Longevity is diminished, and individuals with XP's lifespan is 30 years shorter than the general population. XP is an autosomal recessive disorder. Therefore, familial history of the disorder is rare. However, if one child has XP, the risk of other children with XP from the same parents is 25%. "Prenatal diagnosis is possible by functional testing of DNA repair and UV sensitivity in cultured amniocytes or chorionic villi or molecular testing if the mutations have been identified" (GeneReviews). There are many genes involved in XP, and it is nucleotide excision repair errors. However, 27 - 30% are associated with XPC and XPA genes, respectively (GeneReviews).

DNA mismatch repair corrects errors that occur during DNA replication. When nucleotides are not paired together correctly and this mechanism is activated.

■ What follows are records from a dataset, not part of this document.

$ cat src/rtl/sincos_pkg.sv
// ---------------------------------------------------------------------------
// sincos_pkg : shared types and helpers for the sin/cos burst scheduler
// Rev 1.0
// ---------------------------------------------------------------------------
`default_nettype none

package sincos_pkg;

    typedef enum logic [1:0] {
        IDLE = 2'd0,
        LOAD = 2'd1,
        RUN  = 2'd2
    } state_t;

    localparam int SC_DEF_WIDTH = 16;

    // Default-width pair, for consumers that fix the sample width.
    typedef struct packed {
        logic signed [SC_DEF_WIDTH-1:0] sin;
        logic signed [SC_DEF_WIDTH-1:0] cos;
    } sc_pair_t;

    function automatic int sincos_r(input int width);
        return 2 ** (width - 2);
    endfunction

endpackage

`default_nettype wire

$ cat src/rtl/sincos_rotator.sv
// ---------------------------------------------------------------------------
// sincos_rotator : Minsky-rotation sin/cos register pair, one step per pulse
// Rev 1.0
// ---------------------------------------------------------------------------
`default_nettype none

module sincos_rotator
    import sincos_pkg::*;
#(
    parameter int WIDTH = 16,
    parameter int N     = 5
) (
    input  logic                    clk,
    input  logic                    reset_n,
    input  logic                    load_i,
    input  logic signed [WIDTH-1:0] load_sin_i,
    input  logic signed [WIDTH-1:0] load_cos_i,
    input  logic                    step_i,
    output logic signed [WIDTH-1:0] sin_o,
    output logic signed [WIDTH-1:0] cos_o,
    output logic signed [WIDTH-1:0] nxt_sin_o,
    output logic signed [WIDTH-1:0] nxt_cos_o
);

    localparam logic signed [WIDTH-1:0] C_R = WIDTH'(sincos_r(WIDTH));

    logic signed [WIDTH-1:0] sin_q, sin_d;
    logic signed [WIDTH-1:0] cos_q, cos_d;

    // Both updates use the old values; wrap-around is intentional.
    assign nxt_cos_o = cos_q - (sin_q >>> N);
    assign nxt_sin_o = sin_q + (cos_q >>> N);

    always_comb begin
        sin_d = sin_q;
        cos_d = cos_q;
        if (load_i) begin
            sin_d = load_sin_i;
            cos_d = load_cos_i;
        end else if (step_i) begin
            sin_d = nxt_sin_o;
            cos_d = nxt_cos_o;
        end
    end

    always_ff @(posedge clk) begin
        if (!reset_n) begin
            sin_q <= '0;
            cos_q <= C_R;
        end else begin
            sin_q <= sin_d;
            cos_q <= cos_d;
        end
    end

    assign sin_o = sin_q;
    assign cos_o = cos_q;

endmodule

`default_nettype wire

$ cat src/rtl/sincos_burst_sched.sv
// ---------------------------------------------------------------------------
// sincos_burst_sched : round-robin burst scheduler around a shared sin/cos
// oscillator. Optional SINCOS_PHASE_KEEP_EN keeps per-requester phase.
// Rev 1.0
// ---------------------------------------------------------------------------
`default_nettype none

module sincos_burst_sched
    import sincos_pkg::*;
#(
    parameter int WIDTH   = 16,
    parameter int N       = 5,
    parameter int NUM_REQ = 4,
    parameter int LEN_W   = 8
) (
    input  logic                       clk,
    input  logic                       reset_n,
    input  logic [NUM_REQ-1:0]         req,
    input  logic [NUM_REQ*LEN_W-1:0]   req_len,
    output logic [NUM_REQ-1:0]         gnt,
    output logic                       busy,
    output logic                       sample_valid,
    input  logic                       sample_ready,
    output logic signed [WIDTH-1:0]    sample_sin,
    output logic signed [WIDTH-1:0]    sample_cos,
    output logic [$clog2(NUM_REQ)-1:0] sample_id,
    output logic                       sample_last,
    output logic                       done
);

    localparam int ID_W = $clog2(NUM_REQ);
    localparam logic signed [WIDTH-1:0] C_R = WIDTH'(sincos_r(WIDTH));

    state_t            state_q, state_d;
    logic [ID_W-1:0]   id_q, id_d;
    logic [ID_W-1:0]   rr_q, rr_d;
    logic [LEN_W-1:0]  count_q, count_d;
    logic              done_q, done_d;

    logic              w_found;
    logic [ID_W-1:0]   w_pick;
    logic [ID_W:0]     w_idx;
    logic [LEN_W-1:0]  w_len;
    logic [ID_W-1:0]   w_id_inc;
    logic              w_hs;
    logic              w_end;
    logic              w_load;
    logic signed [WIDTH-1:0] w_seed_sin, w_seed_cos;
    logic signed [WIDTH-1:0] w_sin, w_cos, w_nxt_sin, w_nxt_cos;

    // First requester at or after the round-robin pointer, with wrap.
    always_comb begin
        w_found = 1'b0;
        w_pick  = '0;
        w_idx   = '0;
        for (int k = 0; k < NUM_REQ; k++) begin
            w_idx = {1'b0, rr_q} + (ID_W+1)'(k);
            if (w_idx >= (ID_W+1)'(NUM_REQ))
                w_idx = w_idx - (ID_W+1)'(NUM_REQ);
            if (!w_found && req[w_idx[ID_W-1:0]]) begin
                w_found = 1'b1;
                w_pick  = w_idx[ID_W-1:0];
            end
        end
    end

    always_comb begin
        w_len = '0;
        for (int k = 0; k < NUM_REQ; k++) begin
            if (w_pick == ID_W'(k))
                w_len = req_len[k*LEN_W +: LEN_W];
        end
    end

    assign w_id_inc = (id_q == ID_W'(NUM_REQ-1)) ? '0 : id_q + ID_W'(1);
    assign w_hs     = (state_q == RUN) && sample_ready;
    assign w_end    = w_hs && (count_q == LEN_W'(1));
    assign w_load   = (state_q == LOAD);

    always_comb begin
        state_d = state_q;
        id_d    = id_q;
        rr_d    = rr_q;
        count_d = count_q;
        done_d  = 1'b0;
        case (state_q)
            IDLE: begin
                if (w_found) begin
                    id_d    = w_pick;
                    count_d = w_len;
                    state_d = LOAD;
                end
            end
            LOAD: begin
                if (count_q == '0) begin
                    state_d = IDLE;
                    done_d  = 1'b1;
                    rr_d    = w_id_inc;
                end else begin
                    state_d = RUN;
                end
            end
            RUN: begin
                if (w_hs) begin
                    count_d = count_q - LEN_W'(1);
                    if (w_end) begin
                        state_d = IDLE;
                        done_d  = 1'b1;
                        rr_d    = w_id_inc;
                    end
                end
            end
            default: state_d = IDLE;
        endcase
    end

    always_ff @(posedge clk) begin
        if (!reset_n) begin
            state_q <= IDLE;
            id_q    <= '0;
            rr_q    <= '0;
            count_q <= '0;
            done_q  <= 1'b0;
        end else begin
            state_q <= state_d;
            id_q    <= id_d;
            rr_q    <= rr_d;
            count_q <= count_d;
            done_q  <= done_d;
        end
    end

`ifdef SINCOS_PHASE_KEEP_EN
    logic signed [WIDTH-1:0] psin_q [NUM_REQ];
    logic signed [WIDTH-1:0] pcos_q [NUM_REQ];

    // Burst end saves the pair that would have been emitted next.
    always_ff @(posedge clk) begin
        if (!reset_n) begin
            for (int k = 0; k < NUM_REQ; k++) begin
                psin_q[k] <= '0;
                pcos_q[k] <= C_R;
            end
        end else if (w_end) begin
            psin_q[id_q] <= w_nxt_sin;
            pcos_q[id_q] <= w_nxt_cos;
        end
    end

    assign w_seed_sin = psin_q[id_q];
    assign w_seed_cos = pcos_q[id_q];
`else
    assign w_seed_sin = '0;
    assign w_seed_cos = C_R;
`endif

    sincos_rotator #(
        .WIDTH (WIDTH),
        .N     (N)
    ) u_rot (
        .clk        (clk),
        .reset_n    (reset_n),
        .load_i     (w_load),
        .load_sin_i (w_seed_sin),
        .load_cos_i (w_seed_cos),
        .step_i     (w_hs),
        .sin_o      (w_sin),
        .cos_o      (w_cos),
        .nxt_sin_o  (w_nxt_sin),
        .nxt_cos_o  (w_nxt_cos)
    );

    always_comb begin
        gnt = '0;
        for (int k = 0; k < NUM_REQ; k++)
            gnt[k] = w_load && (id_q == ID_W'(k));
    end

    assign busy         = (state_q == LOAD) || (state_q == RUN);
    assign sample_valid = (state_q == RUN);
    assign sample_sin   = sample_valid ? w_sin : '0;
    assign sample_cos   = sample_valid ? w_cos : '0;
    assign sample_id    = sample_valid ? id_q  : '0;
    assign sample_last  = sample_valid && (count_q == LEN_W'(1));
    assign done         = done_q;

endmodule

`default_nettype wire
**src/rtl/pipeline_ex_mem_reg_if.sv**
```systemverilog
// EX/MEM bundle: E-stage fields driven by execute, M-stage fields driven by the pipeline register.
interface pipeline_ex_mem_reg_if #(
    parameter int DATA_W     = 32,
    parameter int REG_ADDR_W = 5,
    parameter int MEMTYPE_W  = 2
);
    logic                  ValidE;
    logic                  MemReadE;
    logic                  MemToRegE;
    logic                  MemWriteE;
    logic                  RegWriteE;
    logic [DATA_W-1:0]     ALUresultE;
    logic [DATA_W-1:0]     ReadData2E;
    logic [REG_ADDR_W-1:0] WriteRegE;
    logic [MEMTYPE_W-1:0]  MemTypeE;
    logic [DATA_W-1:0]     PCPlus4E;

    logic                  ValidM;
    logic                  MemReadM;
    logic                  MemToRegM;
    logic                  MemWriteM;
    logic                  RegWriteM;
    logic [DATA_W-1:0]     ALUresultM;
    logic [DATA_W-1:0]     ReadData2M;
    logic [REG_ADDR_W-1:0] WriteRegM;
    logic [MEMTYPE_W-1:0]  MemTypeM;
    logic [DATA_W-1:0]     PCPlus4M;

    modport master (
        output ValidE, MemReadE, MemToRegE, MemWriteE, RegWriteE,
               ALUresultE, ReadData2E, WriteRegE, MemTypeE, PCPlus4E,
        input  ValidM, MemReadM, MemToRegM, MemWriteM, RegWriteM,
               ALUresultM, ReadData2M, WriteRegM, MemTypeM, PCPlus4M
    );

    modport slave (
        input  ValidE, MemReadE, MemToRegE, MemWriteE, RegWriteE,
               ALUresultE, ReadData2E, WriteRegE, MemTypeE, PCPlus4E,
        output ValidM, MemReadM, MemToRegM, MemWriteM, RegWriteM,
               ALUresultM, ReadData2M, WriteRegM, MemTypeM, PCPlus4M
    );
endinterface

```
**src/rtl/pipeline_ex_mem_reg.sv**
```systemverilog
// EX/MEM pipeline register with valid tracking, stall hold and flush bubble insertion.
// Define PIPE_PERF_CNT_EN to add saturating stall/flush performance counters.
module pipeline_ex_mem_reg #(
    parameter int DATA_W     = 32,
    parameter int REG_ADDR_W = 5,
    parameter int MEMTYPE_W  = 2
`ifdef PIPE_PERF_CNT_EN
    ,
    parameter int CNT_W      = 16
`endif
) (
    input  logic                 Clk,
    input  logic                 Rst_n,
    input  logic                 StallM,
    input  logic                 FlushM,
    pipeline_ex_mem_reg_if.slave bus
`ifdef PIPE_PERF_CNT_EN
    ,
    output logic [CNT_W-1:0]     StallCntM,
    output logic [CNT_W-1:0]     FlushCntM
`endif
);

    typedef struct packed {
        logic                  valid;
        logic                  memRead;
        logic                  memToReg;
        logic                  memWrite;
        logic                  regWrite;
        logic [DATA_W-1:0]     aluResult;
        logic [DATA_W-1:0]     readData2;
        logic [REG_ADDR_W-1:0] writeReg;
        logic [MEMTYPE_W-1:0]  memType;
        logic [DATA_W-1:0]     pcPlus4;
    } stageM_t;

    stageM_t mReg;
    stageM_t mNext;

    always_comb begin
        // NOTE: hold is the default so every path assigns mNext and no latch is inferred.
        mNext = mReg;
        if (FlushM) begin
            mNext = '0;
        end else if (!StallM) begin
            // Side-effect controls of a bubble are forced off; data fields are don't-care.
            mNext.valid     = bus.ValidE;
            mNext.memRead   = bus.ValidE & bus.MemReadE;
            mNext.memToReg  = bus.MemToRegE;
            mNext.memWrite  = bus.ValidE & bus.MemWriteE;
            mNext.regWrite  = bus.ValidE & bus.RegWriteE;
            mNext.aluResult = bus.ALUresultE;
            mNext.readData2 = bus.ReadData2E;
            mNext.writeReg  = bus.WriteRegE;
            mNext.memType   = bus.MemTypeE;
            mNext.pcPlus4   = bus.PCPlus4E;
        end
    end

    // NOTE: sequential state uses non-blocking assignment so all flops update together.
    always_ff @(posedge Clk) begin
        if (!Rst_n) mReg <= '0;
        else        mReg <= mNext;
    end

    assign bus.ValidM     = mReg.valid;
    assign bus.MemReadM   = mReg.memRead;
    assign bus.MemToRegM  = mReg.memToReg;
    assign bus.MemWriteM  = mReg.memWrite;
    assign bus.RegWriteM  = mReg.regWrite;
    assign bus.ALUresultM = mReg.aluResult;
    assign bus.ReadData2M = mReg.readData2;
    assign bus.WriteRegM  = mReg.writeReg;
    assign bus.MemTypeM   = mReg.memType;
    assign bus.PCPlus4M   = mReg.pcPlus4;

`ifdef PIPE_PERF_CNT_EN
    // Counters stop at all-ones rather than wrapping.
    always_ff @(posedge Clk) begin
        if (!Rst_n) begin
            StallCntM <= '0;
            FlushCntM <= '0;
        end else begin
            if (FlushM && (FlushCntM != '1))
                FlushCntM <= FlushCntM + CNT_W'(1);
            if (StallM && !FlushM && (StallCntM != '1))
                StallCntM <= StallCntM + CNT_W'(1);
        end
    end
`endif

endmodule

```
**src/flat_wrapper.sv**
```systemverilog
// flat-port wrapper written by rule: the top's interface ports become plain ports
module pipeline_ex_mem_reg_flat 
#(
    parameter int DATA_W     = 32,
    parameter int REG_ADDR_W = 5,
    parameter int MEMTYPE_W  = 2

)
  (Clk, Rst_n, StallM, FlushM, bus_ValidE, bus_MemReadE, bus_MemToRegE, bus_MemWriteE, bus_RegWriteE, bus_ALUresultE, bus_ReadData2E, bus_WriteRegE, bus_MemTypeE, bus_PCPlus4E, bus_ValidM, bus_MemReadM, bus_MemToRegM, bus_MemWriteM, bus_RegWriteM, bus_ALUresultM, bus_ReadData2M, bus_WriteRegM, bus_MemTypeM, bus_PCPlus4M);
  pipeline_ex_mem_reg_if #(.DATA_W(DATA_W), .REG_ADDR_W(REG_ADDR_W), .MEMTYPE_W(MEMTYPE_W)) bus_i ();
  input  logic Clk;
  input  logic Rst_n;
  input  logic StallM;
  input  logic FlushM;
  input wire logic [$bits(bus_i.ValidE)-1:0] bus_ValidE;
  input wire logic [$bits(bus_i.MemReadE)-1:0] bus_MemReadE;
  input wire logic [$bits(bus_i.MemToRegE)-1:0] bus_MemToRegE;
  input wire logic [$bits(bus_i.MemWriteE)-1:0] bus_MemWriteE;
  input wire logic [$bits(bus_i.RegWriteE)-1:0] bus_RegWriteE;
  input wire logic [$bits(bus_i.ALUresultE)-1:0] bus_ALUresultE;
  input wire logic [$bits(bus_i.ReadData2E)-1:0] bus_ReadData2E;
  input wire logic [$bits(bus_i.WriteRegE)-1:0] bus_WriteRegE;
  input wire logic [$bits(bus_i.MemTypeE)-1:0] bus_MemTypeE;
  input wire logic [$bits(bus_i.PCPlus4E)-1:0] bus_PCPlus4E;
  output wire logic [$bits(bus_i.ValidM)-1:0] bus_ValidM;
  output wire logic [$bits(bus_i.MemReadM)-1:0] bus_MemReadM;
  output wire logic [$bits(bus_i.MemToRegM)-1:0] bus_MemToRegM;
  output wire logic [$bits(bus_i.MemWriteM)-1:0] bus_MemWriteM;
  output wire logic [$bits(bus_i.RegWriteM)-1:0] bus_RegWriteM;
  output wire logic [$bits(bus_i.ALUresultM)-1:0] bus_ALUresultM;
  output wire logic [$bits(bus_i.ReadData2M)-1:0] bus_ReadData2M;
  output wire logic [$bits(bus_i.WriteRegM)-1:0] bus_WriteRegM;
  output wire logic [$bits(bus_i.MemTypeM)-1:0] bus_MemTypeM;
  output wire logic [$bits(bus_i.PCPlus4M)-1:0] bus_PCPlus4M;
  assign bus_i.ValidE = bus_ValidE;
  assign bus_i.MemReadE = bus_MemReadE;
  assign bus_i.MemToRegE = bus_MemToRegE;
  assign bus_i.MemWriteE = bus_MemWriteE;
  assign bus_i.RegWriteE = bus_RegWriteE;
  assign bus_i.ALUresultE = bus_ALUresultE;
  assign bus_i.ReadData2E = bus_ReadData2E;
  assign bus_i.WriteRegE = bus_WriteRegE;
  assign bus_i.MemTypeE = bus_MemTypeE;
  assign bus_i.PCPlus4E = bus_PCPlus4E;
  assign bus_ValidM = bus_i.ValidM;
  assign bus_MemReadM = bus_i.MemReadM;
  assign bus_MemToRegM = bus_i.MemToRegM;
  assign bus_MemWriteM = bus_i.MemWriteM;
  assign bus_RegWriteM = bus_i.RegWriteM;
  assign bus_ALUresultM = bus_i.ALUresultM;
  assign bus_ReadData2M = bus_i.ReadData2M;
  assign bus_WriteRegM = bus_i.WriteRegM;
  assign bus_MemTypeM = bus_i.MemTypeM;
  assign bus_PCPlus4M = bus_i.PCPlus4M;
  pipeline_ex_mem_reg #(.DATA_W(DATA_W), .REG_ADDR_W(REG_ADDR_W), .MEMTYPE_W(MEMTYPE_W)) u_core (.Clk(Clk), .Rst_n(Rst_n), .StallM(StallM), .FlushM(FlushM), .bus(bus_i));
endmodule
```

Exonucleases or enzymes are designed to cut the DNA, cut out the error, and remove the mismatched base. The other repair mechanism discussed, nucleotide excision repair, is needed to remove the formation of dimers or groups) and chemically modified nucleotides ( Hardison, 2021). The image below depicts NER and is copied  from Essentials of Genetics, 2021.

For Physicians:

Nuclease, an enzyme, excises or cuts out the damaged DNA. The gap in DNA is filled by DNA polymerase I and DNA ligase seal the gap filled by DNA polymerase I.

References:

Hardison, R. C. (2021, July 19). 7.4: Repair mechanisms. Biology LibreTexts. Retrieved September 15, 2022, from https://bio.libretexts.org/ Bookshelves/Genetics/ Book%3A_Working_with_Molecular_Genetics_(Hardison)/Unit_II%3A_Replication_Maintenance_and_Alteration_of_the_Genetic_Material/ 7%3A_Mutation_and_Repair_of_DNA/7.4%3A_Repair_Mechanisms

Klug, W. S., Cummings, M. R., Spencer, C. A., Palladino, M. A., & Killian, D. J. (2021). Essentials of genetics. Harlow, Essex, United Kingdom: Pearson.

Kraemer KH, DiGiovanna JJ, Tamura D. Xeroderma Pigmentosum. 2003 Jun 20 [Updated 2022 Mar 24]. In: Adam MP, Everman DB, Mirzaa GM, et al., editors. GeneReviews® [Internet]. Seattle (WA): University of Washington, Seattle; 1993-2022. Available from: https://www.ncbi.nlm.nih.gov/books/NBK1397/

Nussbaum, R. L., McInnes, R. R., & Willard, H. F. (2015). Thompson & Thompson Genetics in medicine. Elsevier.